Abstract

Eight silicate unit vibrational modes were identified in a suite of PbO-SiO2 glasses using micro-reflectance Fourier Transform infrared (μR-FTIR) spectra that were transformed using the Kramers-Kronig relation. The transformed FTIR spectra, in the 800–1200 cm−1 range, were deconvolved systematically into eight Voigt-shaped bands at centers that were predicted from the second derivative of the spectra.
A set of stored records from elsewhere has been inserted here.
File: src/rtl/pc_redirect_unit_if.sv
// pc_redirect_unit_if: EX-side redirect request and IF-side fetch address bundle
interface pc_redirect_unit_if
  import pc_redirect_unit_pkg::*;
  #(parameter int CNT_W = 16);
  logic            next_pc_src;
  logic [XLEN-1:0] target_ex;
  logic            fetch_stall;
  logic [XLEN-1:0] pc_if;
  logic [XLEN-1:0] pc_inc_if;
  logic            valid_if;
  logic            flush_id;
  logic            flush_ex;
  logic            misalign_err;
  logic [CNT_W-1:0] redir_cnt;
  modport master (output next_pc_src, target_ex, fetch_stall,
                  input pc_if, pc_inc_if, valid_if, flush_id, flush_ex, misalign_err, redir_cnt);
  modport slave (input next_pc_src, target_ex, fetch_stall,
                 output pc_if, pc_inc_if, valid_if, flush_id, flush_ex, misalign_err, redir_cnt);
endinterface

File: src/rtl/pc_redirect_unit_fsm.sv
// pc_redirect_fsm: RUN/PEND control, pending target buffer, redirect counter and PC load select
module pc_redirect_fsm
  import pc_redirect_unit_pkg::*;
  #(parameter int CNT_W = 16)
  (
    input  logic             clk,
    input  logic             rst_n,
    input  logic             i_next_pc_src,
    input  logic             i_fetch_stall,
    input  logic             i_misalign,
    input  logic [XLEN-1:0]  i_target_ex,
    output pc_sel_t          o_sel,
    output logic             o_redirect,
    output logic             o_pend_st,
    output logic [XLEN-1:0]  o_pend,
    output logic [CNT_W-1:0] o_redir_cnt
  );
  state_t r_state, w_state_nxt;
  logic [XLEN-1:0] r_pend;
  logic [CNT_W-1:0] r_cnt;
  logic w_accept;
  // Next state and PC select; requests in PEND are ignored since the pipeline behind was squashed
  always_comb begin
    w_state_nxt = r_state;
    o_sel = i_fetch_stall ? SEL_HOLD : SEL_INC;
    w_accept = 1'b0;
    o_redirect = rst_n && r_state == RUN && i_next_pc_src;
    if (r_state == PEND) begin
      o_sel = i_fetch_stall ? SEL_HOLD : SEL_PEND;
      w_state_nxt = i_fetch_stall ? PEND : RUN;
    end else if (o_redirect) begin
      if (i_misalign) begin
        o_sel = SEL_TRAP;
      end else begin
        w_accept = 1'b1;
        o_sel = i_fetch_stall ? SEL_HOLD : SEL_TGT;
        w_state_nxt = i_fetch_stall ? PEND : RUN;
      end
    end
  end
  // State, pending target and accepted-redirect counter
  always_ff @(posedge clk or negedge rst_n) begin
    if (!rst_n) begin
      r_state <= RUN;
      r_pend <= '0;
      r_cnt <= '0;
    end else begin
      r_state <= w_state_nxt;
      if (w_accept && i_fetch_stall) r_pend <= i_target_ex;
      if (w_accept) r_cnt <= r_cnt + 1'b1;
    end
  end
  assign o_pend_st = r_state == PEND;
  assign o_pend = r_pend;
  assign o_redir_cnt = r_cnt;
endmodule
## src/rtl/uart_16bit_assembler.sv

```systemverilog
//==============================================================================
// Module   : uart_16bit_assembler
// Purpose  : Pairs bytes from a FWFT UART receive FIFO into 16-bit words
//            {high, low}.  Optional half-word timeout: UART_ASM_TIMEOUT_EN.
// Revision : 1.0  initial release
//==============================================================================
`default_nettype none

module uart_16bit_assembler #(
    parameter int TIMEOUT_CYCLES = 1000000
) (
    input  logic        clk,
    input  logic        reset,
    input  logic        rx_empty,
    input  logic [7:0]  read_data,
    output logic        read_uart,
    output logic [15:0] data_out,
    output logic        data_valid,
    output logic        busy,
    output logic        timeout_err,
    output logic [7:0]  word_cnt
);

    typedef enum logic [0:0] {
        WAIT_LO = 1'b0,
        WAIT_HI = 1'b1
    } state_t;

    state_t      r_state;
    logic [7:0]  r_low;
    logic [15:0] r_data_out;
    logic        r_data_valid;
    logic [7:0]  r_word_cnt;

    // The FIFO is never back-pressured: any available byte is consumed.
    assign read_uart  = ~rx_empty;
    assign busy       = (r_state == WAIT_HI);
    assign data_out   = r_data_out;
    assign data_valid = r_data_valid;
    assign word_cnt   = r_word_cnt;

`ifdef UART_ASM_TIMEOUT_EN
    localparam int c_CNT_W = (TIMEOUT_CYCLES > 1) ? $clog2(TIMEOUT_CYCLES) : 1;
    localparam logic [c_CNT_W-1:0] c_CNT_LAST = c_CNT_W'(TIMEOUT_CYCLES - 1);

    logic [c_CNT_W-1:0] r_to_cnt;
    logic               r_timeout_err;

    assign timeout_err = r_timeout_err;
`else
    assign timeout_err = 1'b0;
`endif

    always_ff @(posedge clk or posedge reset) begin
        if (reset) begin
            r_state      <= WAIT_LO;
            r_low        <= 8'h00;
            r_data_out   <= 16'h0000;
            r_data_valid <= 1'b0;
            r_word_cnt   <= 8'h00;
`ifdef UART_ASM_TIMEOUT_EN
            r_to_cnt      <= '0;
            r_timeout_err <= 1'b0;
`endif
        end else begin
            r_data_valid <= 1'b0;
`ifdef UART_ASM_TIMEOUT_EN
            r_timeout_err <= 1'b0;
`endif
            case (r_state)
                WAIT_LO: begin
                    if (!rx_empty) begin
                        r_low   <= read_data;
                        r_state <= WAIT_HI;
`ifdef UART_ASM_TIMEOUT_EN
                        r_to_cnt <= '0;
`endif
                    end
                end
                WAIT_HI: begin
                    // An arriving byte takes priority over an expiring timeout.
                    if (!rx_empty) begin
                        r_data_out   <= {read_data, r_low};
                        r_data_valid <= 1'b1;
                        r_word_cnt   <= r_word_cnt + 8'd1;
                        r_state      <= WAIT_LO;
                    end
`ifdef UART_ASM_TIMEOUT_EN
                    else if (r_to_cnt == c_CNT_LAST) begin
                        r_state       <= WAIT_LO;
                        r_timeout_err <= 1'b1;
                    end else begin
                        r_to_cnt <= r_to_cnt + 1'b1;
                    end
`endif
                end
                default: r_state <= WAIT_LO;
            endcase
        end
    end

endmodule

`default_nettype wire
```
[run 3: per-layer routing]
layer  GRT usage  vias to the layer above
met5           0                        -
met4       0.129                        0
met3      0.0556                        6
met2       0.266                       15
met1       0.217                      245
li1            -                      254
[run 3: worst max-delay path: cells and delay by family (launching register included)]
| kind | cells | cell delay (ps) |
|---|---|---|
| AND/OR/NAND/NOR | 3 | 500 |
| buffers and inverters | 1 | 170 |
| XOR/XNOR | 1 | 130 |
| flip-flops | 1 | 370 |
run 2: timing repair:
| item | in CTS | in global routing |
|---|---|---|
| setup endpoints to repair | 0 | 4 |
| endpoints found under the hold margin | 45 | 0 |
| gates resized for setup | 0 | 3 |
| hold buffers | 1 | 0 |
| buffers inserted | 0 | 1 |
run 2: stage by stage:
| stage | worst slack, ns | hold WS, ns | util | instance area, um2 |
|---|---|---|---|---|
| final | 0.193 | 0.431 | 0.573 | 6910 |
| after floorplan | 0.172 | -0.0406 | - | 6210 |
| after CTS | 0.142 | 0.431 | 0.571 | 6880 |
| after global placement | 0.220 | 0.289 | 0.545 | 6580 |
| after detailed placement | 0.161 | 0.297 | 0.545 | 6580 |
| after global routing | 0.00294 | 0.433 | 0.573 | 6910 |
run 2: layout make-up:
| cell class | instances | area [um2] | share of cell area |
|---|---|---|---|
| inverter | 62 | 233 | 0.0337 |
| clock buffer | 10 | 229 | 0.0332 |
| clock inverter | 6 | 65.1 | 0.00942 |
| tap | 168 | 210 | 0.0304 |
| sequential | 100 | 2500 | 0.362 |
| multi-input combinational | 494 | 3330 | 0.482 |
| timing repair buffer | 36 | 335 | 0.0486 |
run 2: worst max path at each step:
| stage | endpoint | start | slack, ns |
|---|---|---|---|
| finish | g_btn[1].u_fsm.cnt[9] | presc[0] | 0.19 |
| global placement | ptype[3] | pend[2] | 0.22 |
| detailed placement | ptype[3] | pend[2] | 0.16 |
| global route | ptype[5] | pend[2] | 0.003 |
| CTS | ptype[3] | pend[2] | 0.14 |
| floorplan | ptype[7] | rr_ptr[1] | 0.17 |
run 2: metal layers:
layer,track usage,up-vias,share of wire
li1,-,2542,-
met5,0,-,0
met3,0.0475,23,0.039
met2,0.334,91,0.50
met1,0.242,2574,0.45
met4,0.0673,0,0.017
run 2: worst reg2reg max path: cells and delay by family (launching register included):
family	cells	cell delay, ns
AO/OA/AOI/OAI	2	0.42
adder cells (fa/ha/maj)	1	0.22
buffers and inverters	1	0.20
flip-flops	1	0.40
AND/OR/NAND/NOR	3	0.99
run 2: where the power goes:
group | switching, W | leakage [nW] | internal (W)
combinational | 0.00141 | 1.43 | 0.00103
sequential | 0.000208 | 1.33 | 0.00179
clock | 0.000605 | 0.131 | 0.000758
`src/rtl/prover_shuffle_v_ctrl.sv`:
```
// Round sequencer for prover_shuffle_v across one sumcheck pass: compute_v -> shuffle -> pergate.
// Moore outputs registered from next-state decode; one early vin_ready is buffered, protocol slips set err.
module prover_shuffle_v_ctrl #(
   parameter int ngates  = 8,
   parameter int nrounds = $clog2(ngates),
   parameter int rbits   = $clog2(nrounds)
) (
   input  logic             clk,
   input  logic             rstb,
   input  logic             start,
   input  logic             abort,
   input  logic             vin_ready,
   input  logic             shuf_ready,
   input  logic             gates_done,
   output logic             shuf_en,
   output logic             shuf_restart,
   output logic             gates_en,
   output logic [rbits-1:0] round,
   output logic             busy,
   output logic             done,
   output logic             err
);

   generate
      if (ngates < 4 || (ngates & (ngates - 1)) != 0 ||
          nrounds != $clog2(ngates) || rbits != $clog2(nrounds)) begin : g_bad_param
         $error("prover_shuffle_v_ctrl: ngates must be a power of two >= 4; nrounds and rbits are derived");
      end
   endgenerate

   localparam logic [rbits-1:0] last_round = rbits'(nrounds - 1);

   typedef enum logic [2:0] {
      IDLE,
      WAIT_V,
      SEN,
      SWAIT,
      GPULSE,
      WAIT_G
   } state_t;

   state_t           state, state_nxt;
   logic [rbits-1:0] round_nxt;
   logic             pend, pend_nxt;
   logic             err_nxt;
   logic             done_nxt;
   logic             accept;
   logic             viol;

   always_comb begin
      state_nxt = state;
      round_nxt = round;
      pend_nxt  = pend;
      done_nxt  = 1'b0;
      accept    = 1'b0;
      viol      = 1'b0;

      case (state)
         IDLE: begin
            pend_nxt = 1'b0;
            if (start) begin
               accept    = 1'b1;
               state_nxt = WAIT_V;
               round_nxt = '0;
               pend_nxt  = vin_ready;
            end
         end
         WAIT_V: begin
            if (vin_ready || pend) begin
               state_nxt = SEN;
               pend_nxt  = 1'b0;
            end
         end
         SEN:    state_nxt = SWAIT;
         SWAIT:  if (shuf_ready) state_nxt = GPULSE;
         GPULSE: state_nxt = WAIT_G;
         WAIT_G: begin
            if (gates_done) begin
               if (round == last_round) begin
                  state_nxt = IDLE;
                  done_nxt  = 1'b1;
               end else begin
                  state_nxt = WAIT_V;
                  round_nxt = round + 1'b1;
               end
            end
         end
         default: state_nxt = IDLE;
      endcase

      // A second early compute-ready while one is already buffered would be lost.
      if (vin_ready && state != IDLE && state != WAIT_V) begin
         if (pend) viol = 1'b1;
         pend_nxt = 1'b1;
      end
      if (gates_done && state != WAIT_G) viol = 1'b1;

      if (abort) begin
         state_nxt = IDLE;
         pend_nxt  = 1'b0;
         round_nxt = '0;
         done_nxt  = 1'b0;
         accept    = 1'b0;
      end

      err_nxt = (accept ? 1'b0 : err) | viol;
   end

   // shuf_en is low outside SEN so the shuffle's edge detector always sees a rising edge.
   always_ff @(posedge clk or negedge rstb) begin
      if (!rstb) begin
         state        <= IDLE;
         round        <= '0;
         pend         <= 1'b0;
         err          <= 1'b0;
         shuf_en      <= 1'b0;
         shuf_restart <= 1'b0;
         gates_en     <= 1'b0;
         busy         <= 1'b0;
         done         <= 1'b0;
      end else begin
         state        <= state_nxt;
         round        <= round_nxt;
         pend         <= pend_nxt;
         err          <= err_nxt;
         shuf_en      <= (state_nxt == SEN);
         shuf_restart <= (state_nxt == SEN) && (round_nxt == '0);
         gates_en     <= (state_nxt == GPULSE);
         busy         <= (state_nxt != IDLE);
         done         <= done_nxt;
      end
   end

endmodule

```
The area of the eight bands varied as a function of SiO2 content, and these trends were combined with theoretical constraints to identify and assign the bands to seven provisional silicate units: SiO4−4 (830 and 860 cm−1), Si2O6−7 (900 cm−1), Si6O12−18 (950 cm−1), Si2O4−6 (980 cm−1), Si4O6−11 (1010 cm−1), Si2O2−5 (1050 cm−1), and SiO2 (1100 cm−1). The provisional units were then grouped according to their NBO/T values: NBO/T = 4 (SiO4−4), NBO/T = 3 (Si2O6−7 ), NBO/T = 2 (Si6O12−18 and Si2O4−6 ), NBO/T = 1 (Si4O6−11 and Si2O2−5 ) and NBO/T = 0 (SiO2). The derived quantities of each NBO/T unit compare favorably with nuclear magnetic resonance data for PbO-SiO2 glasses reported in the literature. This new approach for determining glass structure is advantageous because it may be performed on small Fe-bearing samples with minimal preparation, and analyses are rapid and relatively inexpensive.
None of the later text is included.